The developers of HeyLets, however, believe there is still room to stand apart by delivering more personalized recommendations to people based on their interests (users can pick from 30 categories, ranging from the obvious like “fine dining” to more niche interests such as “cards and board games” or “new age and psychedelics”) and profile information.
The startup recently received a vote of confidence in the form of $1.65 million in seed funding from BlueSky Funds and five angel investors.
HeyLets is currently available on iOS, with an Android version scheduled for launch in June. Co-founder and CEO Justin Parfitt decided to tackle location discovery after having difficulty finding a hotel room in Italy using TripAdvisor.
“It was a time consuming, frustrating process trying to tease out which reviews were relevant. At one point he read a one-star review for a stunning converted mansion in a medieval town in which the reviewer complained that the building was old and the staff spoke poor English, and went on to describe the Sheraton at Milan airport as the highlight of their stay. Justin thought, ‘Why am I reading negative reviews from people I have nothing in common with?’” his co-founder Dean Kelly tells TechCrunch.
HeyLets filters out reviews from people who probably don’t have any overlapping interests in an effort to keep users from wasting their time searching through irrelevant information (it also limits recommendations to 200 characters).
The app faces several established challengers, including Yelp, Foursquare’s Swarm, and Everplaces. A couple of location discovery apps that could have been rivals went off the market last year (the team behind location discovery app, Pin Drop, was hired by Apple after closing down due to lack of funding, while Jetpac was acquired by Google).
Though the market is a relatively mature one, Kelly says that HeyLets, which currently has 100,000 recommendations posted by users in 91 countries, differentiates with its personalized feed. Swarm, on the other hand, focuses on showing users where their friends have checked in, while Everplaces lets them browse lists of places curated by other people. Unlike Yelp, HeyLets focuses on positive reviews—if a venue doesn’t get enough recommendations, it just won’t show up in feeds.
“There are literally hundreds of apps that focus on places, with reviews, tips, or comments hidden on secondary screens. HeyLets emphasizes the experience first and foremost, so what you’re seeing in your feed is a sequence of ‘this is awesome!’ moments from likeminded people. It’s more personal and entertaining than seeing a list of places,” says Kelly.

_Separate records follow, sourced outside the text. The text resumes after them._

<file path="src/rtl/core/b64d_pkg.sv">
// Package for the Base64 stream decoder: payload structs, status codes,
// alphabet lookup and skip-character test. No dependencies.
`default_nettype none

package b64d_pkg;

    localparam int CharW    = 8;
    localparam int SextW    = 6;
    localparam int NumSkip  = 4;
    localparam int CfgAddrW = 2;

    localparam logic [CharW-1:0] PadChar = 8'h3D;   // '='
    localparam logic [1:0]       LastPos = 2'd3;

    typedef enum logic [1:0] {
        ST_OK      = 2'd0,
        ST_PAD     = 2'd1,
        ST_INVALID = 2'd2,
        ST_END     = 2'd3
    } status_t;

    typedef enum logic [CfgAddrW-1:0] {
        REG_SKIP_A = 2'd0,
        REG_SKIP_B = 2'd1,
        REG_SKIP_C = 2'd2,
        REG_SKIP_D = 2'd3
    } cfg_reg_t;

    typedef struct packed {
        logic [CharW-1:0] in_char;
        logic             end_of_text;
    } in_item_t;

    typedef struct packed {
        logic [CharW-1:0] out_byte;
        status_t          status;
        logic             last_of_run;
    } out_item_t;

    typedef logic [NumSkip-1:0][CharW-1:0] skip_set_t;

    typedef struct packed {
        logic             is_sym;
        logic             is_pad;
        logic [SextW-1:0] value;
    } sym_t;

    // Group position and drop flag
    typedef struct packed {
        logic [1:0] pos;
        logic       err;
    } ctrl_t;

    // Held sextets of the current group; only the third can be padding
    typedef struct packed {
        logic [SextW-1:0] h0;
        logic [SextW-1:0] h1;
        logic [SextW-1:0] h2;
        logic             h2_pad;
    } held_t;

    // Results of one input item: count 0..3, bytes in data[0..count-1]
    typedef struct packed {
        logic [1:0]                  count;
        status_t                     status;
        logic [2:0][CharW-1:0]       data;
    } burst_t;

    function automatic sym_t sym_decode(input logic [CharW-1:0] c);
        sym_t s;
        s = '0;
        if (c inside {[8'h41:8'h5A]}) begin          // A..Z
            s.is_sym = 1'b1;
            s.value  = SextW'(c - 8'h41);
        end
        else if (c inside {[8'h61:8'h7A]}) begin     // a..z
            s.is_sym = 1'b1;
            s.value  = SextW'(c - 8'h47);
        end
        else if (c inside {[8'h30:8'h39]}) begin     // 0..9
            s.is_sym = 1'b1;
            s.value  = SextW'(c + 8'h04);
        end
        else if (c == 8'h2B) begin                   // +
            s.is_sym = 1'b1;
            s.value  = 6'd62;
        end
        else if (c == 8'h2F) begin                   // /
            s.is_sym = 1'b1;
            s.value  = 6'd63;
        end
        else if (c == PadChar) begin
            s.is_pad = 1'b1;
        end
        return s;
    endfunction

    function automatic logic is_skip(input logic [CharW-1:0] c, input skip_set_t skip);
        logic hit;
        hit = (c == '0);
        for (int i = 0; i < NumSkip; i++) begin
            hit = hit | (c == skip[i]);
        end
        return hit;
    endfunction

endpackage

`default_nettype wire

</file>
<file path="src/rtl/core/b64d_decode.sv">
// Per-character decode step: alphabet lookup, group tracking, error checks.
// Purely combinational; depends on b64d_pkg.
`default_nettype none

module b64d_decode (
    input  b64d_pkg::in_item_t  item,
    input  b64d_pkg::skip_set_t skip,
    input  b64d_pkg::ctrl_t     ctrl,
    input  b64d_pkg::held_t     held,
    output b64d_pkg::ctrl_t     ctrl_upd,
    output b64d_pkg::held_t     held_upd,
    output b64d_pkg::burst_t    burst
);
    import b64d_pkg::*;

    sym_t    sym;
    logic    fail;
    status_t fail_code;

    assign sym = sym_decode(item.in_char);

    always_comb
    begin
        ctrl_upd  = ctrl;
        held_upd  = held;
        burst     = '0;
        fail      = 1'b0;
        fail_code = ST_OK;

        if (ctrl.err) begin
            // dropping until end of string
            if (item.end_of_text) begin
                ctrl_upd.err = 1'b0;
                ctrl_upd.pos = '0;
            end
        end
        else if (!sym.is_sym && !sym.is_pad) begin
            if (!is_skip(item.in_char, skip)) begin
                fail      = 1'b1;
                fail_code = ST_INVALID;
            end
            else if (item.end_of_text) begin
                fail      = 1'b1;
                fail_code = ST_END;
            end
        end
        else if (sym.is_pad && ctrl.pos < 2'd2) begin
            fail      = 1'b1;
            fail_code = ST_PAD;
        end
        else if (ctrl.pos == LastPos && held.h2_pad && !sym.is_pad) begin
            fail      = 1'b1;
            fail_code = ST_PAD;
        end
        else if (ctrl.pos != LastPos) begin
            case (ctrl.pos)
                2'd0:    held_upd.h0 = sym.value;
                2'd1:    held_upd.h1 = sym.value;
                default:
                begin
                    held_upd.h2     = sym.value;
                    held_upd.h2_pad = sym.is_pad;
                end
            endcase
            ctrl_upd.pos = ctrl.pos + 2'd1;
            if (item.end_of_text) begin
                fail      = 1'b1;
                fail_code = ST_END;
            end
        end
        else begin
            // group complete
            burst.data[0] = {held.h0, held.h1[5:4]};
            burst.data[1] = {held.h1[3:0], held.h2[5:2]};
            burst.data[2] = {held.h2[1:0], sym.value};
            burst.count   = held.h2_pad ? 2'd1 : (sym.is_pad ? 2'd2 : 2'd3);
            ctrl_upd.pos  = '0;
        end

        if (fail) begin
            burst.count  = 2'd1;
            burst.status = fail_code;
            burst.data   = '0;
            if (item.end_of_text) begin
                ctrl_upd.err = 1'b0;
                ctrl_upd.pos = '0;
            end
            else begin
                ctrl_upd.err = 1'b1;
            end
        end
    end

endmodule

`default_nettype wire

</file>
<file path="src/rtl/core/b64d_burst.sv">
// Result register and serialiser: holds one item's results and hands them
// out one transfer at a time. Depends on b64d_pkg.
`default_nettype none

module b64d_burst (
    input  wire                 clk,
    input  wire                 rst_n,
    input  wire                 load,
    input  b64d_pkg::burst_t    burst,
    output logic                can_load,
    output logic                out_valid,
    input  wire                 out_ready,
    output b64d_pkg::out_item_t out_data
);
    import b64d_pkg::*;

    logic       valid_reg, valid_next;
    logic [1:0] idx_reg, idx_next;
    burst_t     burst_reg;
    logic       is_last;
    logic       done;

    assign is_last  = (idx_reg == burst_reg.count - 2'd1);
    assign done     = valid_reg && out_ready && is_last;
    assign can_load = !valid_reg || done;

    always_comb
    begin
        valid_next = valid_reg;
        idx_next   = idx_reg;
        if (load) begin
            valid_next = 1'b1;
            idx_next   = '0;
        end
        else if (done) begin
            valid_next = 1'b0;
        end
        else if (valid_reg && out_ready) begin
            idx_next = idx_reg + 2'd1;
        end
    end

    always_ff @(posedge clk or negedge rst_n)
    begin
        if (!rst_n) begin
            valid_reg <= 1'b0;
            idx_reg   <= '0;
        end
        else begin
            valid_reg <= valid_next;
            idx_reg   <= idx_next;
        end
    end

    always_ff @(posedge clk)
    begin
        if (load) begin
            burst_reg <= burst;
        end
    end

    always_comb
    begin
        case (idx_reg)
            2'd0:    out_data.out_byte = burst_reg.data[0];
            2'd1:    out_data.out_byte = burst_reg.data[1];
            default: out_data.out_byte = burst_reg.data[2];
        endcase
        out_data.status      = burst_reg.status;
        out_data.last_of_run = is_last;
    end

    assign out_valid = valid_reg;

endmodule

`default_nettype wire

</file>
<file path="src/rtl/core/base64_stream_decoder.sv">
// Base64 stream decoder (standard alphabet, '=' padding), one character per transfer.
// Path: an input item passes through the input register stage, then the result register.
// Throughput: one character per cycle while the result register is free; an item yielding
// n results (n <= 3) hands them out one at a time through the single result port.
// Reset: rst_n asynchronous, active low; clears group position, drop flag,
// skip registers and both handshake stages. Depends on b64d_pkg, b64d_decode, b64d_burst.
`default_nettype none

module base64_stream_decoder (
    input  wire                              clk,
    input  wire                              rst_n,
    // character input
    input  wire                              in_valid,
    output logic                             in_ready,
    input  b64d_pkg::in_item_t               in_data,
    // decoded results
    output logic                             out_valid,
    input  wire                              out_ready,
    output b64d_pkg::out_item_t              out_data,
    // skip-character registers
    input  wire                              cfg_we,
    input  wire [b64d_pkg::CfgAddrW-1:0]     cfg_addr,
    input  wire [b64d_pkg::CharW-1:0]        cfg_wdata
);
    import b64d_pkg::*;

    // Input register stage
    logic      in_valid_reg, in_valid_next;
    in_item_t  in_data_reg;

    // Decoder state: control part is reset, held sextets are not
    ctrl_t     ctrl_reg, ctrl_next, ctrl_upd;
    held_t     held_reg, held_next, held_upd;

    skip_set_t skip_reg, skip_next;

    burst_t    burst;
    logic      can_load;
    logic      advance;
    logic      load;

    // The held item moves on when it yields nothing, or when the result
    // register is free or drains this cycle.
    assign advance  = in_valid_reg && ((burst.count == 2'd0) || can_load);
    assign load     = advance && (burst.count != 2'd0);
    assign in_ready = !in_valid_reg || advance;

    always_comb
    begin
        if (in_valid && in_ready) begin
            in_valid_next = 1'b1;
        end
        else if (advance) begin
            in_valid_next = 1'b0;
        end
        else begin
            in_valid_next = in_valid_reg;
        end
    end

    assign ctrl_next = advance ? ctrl_upd : ctrl_reg;
    assign held_next = advance ? held_upd : held_reg;

    // Register writes; the user must make these happen only while the block is idle (not enforced)
    always_comb
    begin
        skip_next = skip_reg;
        if (cfg_we) begin
            case (cfg_reg_t'(cfg_addr))
                REG_SKIP_A: skip_next[0] = cfg_wdata;
                REG_SKIP_B: skip_next[1] = cfg_wdata;
                REG_SKIP_C: skip_next[2] = cfg_wdata;
                REG_SKIP_D: skip_next[3] = cfg_wdata;
                default:    skip_next    = skip_reg;
            endcase
        end
    end

    always_ff @(posedge clk or negedge rst_n)
    begin
        if (!rst_n) begin
            in_valid_reg <= 1'b0;
            ctrl_reg     <= '0;
            skip_reg     <= '0;
        end
        else begin
            in_valid_reg <= in_valid_next;
            ctrl_reg     <= ctrl_next;
            skip_reg     <= skip_next;
        end
    end

    // Payload and held sextets: no reset needed
    always_ff @(posedge clk)
    begin
        if (in_valid && in_ready) begin
            in_data_reg <= in_data;
        end
        held_reg <= held_next;
    end

    b64d_decode u_decode (
        .item     (in_data_reg),
        .skip     (skip_reg),
        .ctrl     (ctrl_reg),
        .held     (held_reg),
        .ctrl_upd (ctrl_upd),
        .held_upd (held_upd),
        .burst    (burst)
    );

    b64d_burst u_burst (
        .clk       (clk),
        .rst_n     (rst_n),
        .load      (load),
        .burst     (burst),
        .can_load  (can_load),
        .out_valid (out_valid),
        .out_ready (out_ready),
        .out_data  (out_data)
    );

endmodule

`default_nettype wire

</file>
File: config.mk
export PLATFORM = sky130hd
export DESIGN_NAME = mono_bitblt_row_segment
export DESIGN_NICKNAME = d
export VERILOG_FILES = /design/src/design/bbr_pkg.sv /design/src/design/bbr_step.sv /design/src/design/mono_bitblt_row_segment.sv
export SDC_FILE = /design/constraint.sdc
export NUM_CORES = 1
export LEC_CHECK = 0
export BUFFER_PORTS_ARGS = -buffer_cell sky130_fd_sc_hd__buf_4
export CAP_MARGIN = 20
export CORE_ASPECT_RATIO = 0.75
export CORE_UTILIZATION = 48
export DETAILED_ROUTE_END_ITERATION = 10
export PLACE_DENSITY = 0.76
export SYNTH_ARGS = -nofsm -noshare
export SYNTH_HDL_FRONTEND = slang
export SYNTH_SLANG_ARGS = --single-unit
File: constraint.sdc
create_clock -name clk -period 9.6 [get_ports clk]
set_input_delay 1.92 -clock clk [delete_from_list [all_inputs] [get_ports clk]]
set_output_delay 1.92 -clock clk [all_outputs]
set_load 0.005 [all_outputs]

“We also think no one has really cracked personalization yet. Foursquare has made a stab at it, but we feel they’re hampered by legacy data and content. We think that your ‘recommended’ feed on HeyLets, even at this very early stage, does a better job of inspiring you to try new things. Ultimately there hasn’t been a breakout product to challenge Yelp or TripAdvisor, which both feel old to us.”

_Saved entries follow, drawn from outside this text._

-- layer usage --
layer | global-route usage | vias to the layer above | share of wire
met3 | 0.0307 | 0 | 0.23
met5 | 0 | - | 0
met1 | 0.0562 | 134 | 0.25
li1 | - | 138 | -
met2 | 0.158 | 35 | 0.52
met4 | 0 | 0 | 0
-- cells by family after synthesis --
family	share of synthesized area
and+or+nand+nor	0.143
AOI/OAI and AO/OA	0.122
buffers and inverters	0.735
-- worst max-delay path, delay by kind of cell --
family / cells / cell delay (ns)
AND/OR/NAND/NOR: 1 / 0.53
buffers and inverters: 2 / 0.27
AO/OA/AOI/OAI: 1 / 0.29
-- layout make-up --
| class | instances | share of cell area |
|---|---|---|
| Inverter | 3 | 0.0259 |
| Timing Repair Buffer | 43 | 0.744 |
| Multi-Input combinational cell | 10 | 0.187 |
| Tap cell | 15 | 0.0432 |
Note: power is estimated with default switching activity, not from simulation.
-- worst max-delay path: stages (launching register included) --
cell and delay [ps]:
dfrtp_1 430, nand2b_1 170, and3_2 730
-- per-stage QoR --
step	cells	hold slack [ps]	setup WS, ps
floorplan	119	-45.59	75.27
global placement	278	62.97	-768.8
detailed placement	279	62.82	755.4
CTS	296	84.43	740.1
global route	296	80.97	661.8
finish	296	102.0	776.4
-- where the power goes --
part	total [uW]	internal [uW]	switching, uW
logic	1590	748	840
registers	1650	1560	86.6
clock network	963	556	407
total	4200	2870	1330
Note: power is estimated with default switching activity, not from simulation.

The startup is using its seed funding for new hires and product development. It also plans to add the ability to make e-commerce transactions through the app, like hotel and restaurant bookings or ticket purchases, which will hopefully help HeyLets land strategic partners as it scales up globally.
HeyLets plans to monetize through three streams of revenue: social referral marketing, bookings, and licensing content to third parties.
“Because HeyLets connects users to businesses on the basis of relevance and popularity, any deals inserted in each post only need to be sufficient to encourage the user to transact in app, and unlike advertising on other social platforms, deals on HeyLets don’t disrupt the user experience because they relate directly to the content. Secondly, users can already get an Uber directly to each experience, and they’ll soon be able to make bookings and buy tickets too,” Kelly says.
“Finally, given the number of categories HeyLets covers, and given that all experiences in HeyLets are positive and are categorized, that content can be used by many different groups. For example, we are talking to a major realty site about including local experiences alongside neighborhood crime and schooling information.”